Japan and its history through the cigarette case scenes Shōjō

A shōjō (猩々 or 猩猩) is a Japanese sea spirit with long scarlet hair, red skin and a pronounced love for white sake. Shōjō possess magical powers which involve sake, giving him immortality. The legend of the shōjō has a Chinese origin, where they were called sheng sheng or xing xing. The term "shōjō" translates as "heavy drinker" or "orangutan", and sometimes is used as slang to refer to someone who really enjoys to drink. And liquor-drinking was always associated with this beast in China since antiquity.
Shōjō is a popular character in the Japanese theater. A Noh mask called the shōjō exists, and in Kabuki, a type of stage makeup (kumadori) is called the shōjō. Shōjō is usually pictured with a very long red hair, often reaching the ground, holding a hishaku (long ladle for scooping sake) and a sake jug.

A Japanese shōjō doll (left) with hishaku (front) and a sake jug (right).

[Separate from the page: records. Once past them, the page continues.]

**config.mk**
```make
export PLATFORM = sky130hd
export DESIGN_NAME = synth_serial_control
export DESIGN_NICKNAME = d
export VERILOG_FILES = /design/src/rtl/synth_ctrl_pkg.sv /design/src/rtl/self_tune_timer.sv /design/src/rtl/serial_word_shifter.sv /design/src/rtl/synth_serial_control.sv
export SDC_FILE = /design/constraint.sdc
export NUM_CORES = 1
export LEC_CHECK = 0
export BUFFER_PORTS_ARGS = -buffer_cell sky130_fd_sc_hd__buf_4
export CORE_ASPECT_RATIO = 1.4
export CORE_MARGIN = 5
export CORE_UTILIZATION = 60
export DETAILED_ROUTE_END_ITERATION = 16
export PLACE_DENSITY = 0.87
export SLEW_MARGIN = 40
export SYNTH_ARGS = -nofsm -noshare
export SYNTH_HDL_FRONTEND = slang
export SYNTH_SLANG_ARGS = --single-unit
```
**constraint.sdc**
```tcl
create_clock -name REF_CLK -period 31.3 [get_ports REF_CLK]
set_input_delay 4.695 -clock REF_CLK [delete_from_list [all_inputs] [get_ports REF_CLK]]
set_output_delay 4.695 -clock REF_CLK [all_outputs]
set_load 0.03 [all_outputs]
```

In one Chinese legend, there was a young man named Kofu, a sake merchant who was also very dutiful to his parents. One of Kofu's new customers consumed vast amounts of sake yet never seemed to get drunk. When Kofu inquired of him, the customer stated that he was a shōjō who lived under the sea. So, one day Kofu went to the shore, bearing a large pot of sake, and waited for the shōjō to arrive. When he did, they spent time drinking and dancing and afterwards the shōjō, who really liked Kofu especially because of his filial piety, rewarded him with a special pot of sake, which never emptied. This legend would later become the subject of a Japanese Noh play "Shōjō".
There is also a Japanese legend about events that allegedly occurred about 2000 years ago, when in one night Mount Fuji came to being. Yurine, a poor man who lived nearby, loved sake and drank it almost every day. On the day after Mount Fuji appeared, Yurine got sick and could not drink his sake. Over time, he only got worse and finally decided he needed one final cup of sake before he died so he asked his young son, Koyuri, to procure some for him. But there was no sake in the house and they had no money so Koyuri was unsure what to do.

A kirihame zogan cigarette case depicting the shōjō (from Chris Penry's collection).

Koyuri took an empty gourd and wandered the beach, with no specific destination in mind. Fortunately for him, he eventually came upon a couple shōjō, though Koyuri did not know it then, who were drinking an intriguing white sake from a large jar beside them. Koyuri pleaded for some sake for his ill father and they let him fill his gourd. Not only did Yurine love the sake, but it also seemed to make him feel better. So Koyuri returned to the beach four more times for sake and his father recuperated from his illness.
But there was still a problem, a bitter and unpleasant neighbor named Mamikiko who loved sake but was poor. He was jealous of Koyuri's sake and demanded some from the young boy. Yet when he tasted it, he quickly spit it out as he thought it tasted terrible, which puzzled Koyuri. Mamikiko then demanded that the boy take him to the source of the sake, which he did. The shōjō let Mamikiko take some of the white sake and Mamikiko was initially very impressed with its aroma. But when he tasted it, he spit it out again because it had a foul taste. The shōjō then revealed their true identity, stating that their sake was sacred and could not only cure any disease but also granted long life.

Another cigarette case depicting the shōjō, made by Hōzan (鳳山).

But not everyone who drank the sake benefited from it. Only those who were good and righteous gained the benefits while those who were wicked and evil found only a poison. Mamikiko panicked as he did not want to die, and started begging for forgiveness and stating he would repent and become a good person. The shōjō believed that he was sincere and gave him a powder to counteract the poison. Mamikiko was true to his word and became a good man, making friends with Yurine. They eventually became partners, brewing white sake from a recipe given by the shōjō, and both lived for 300 years.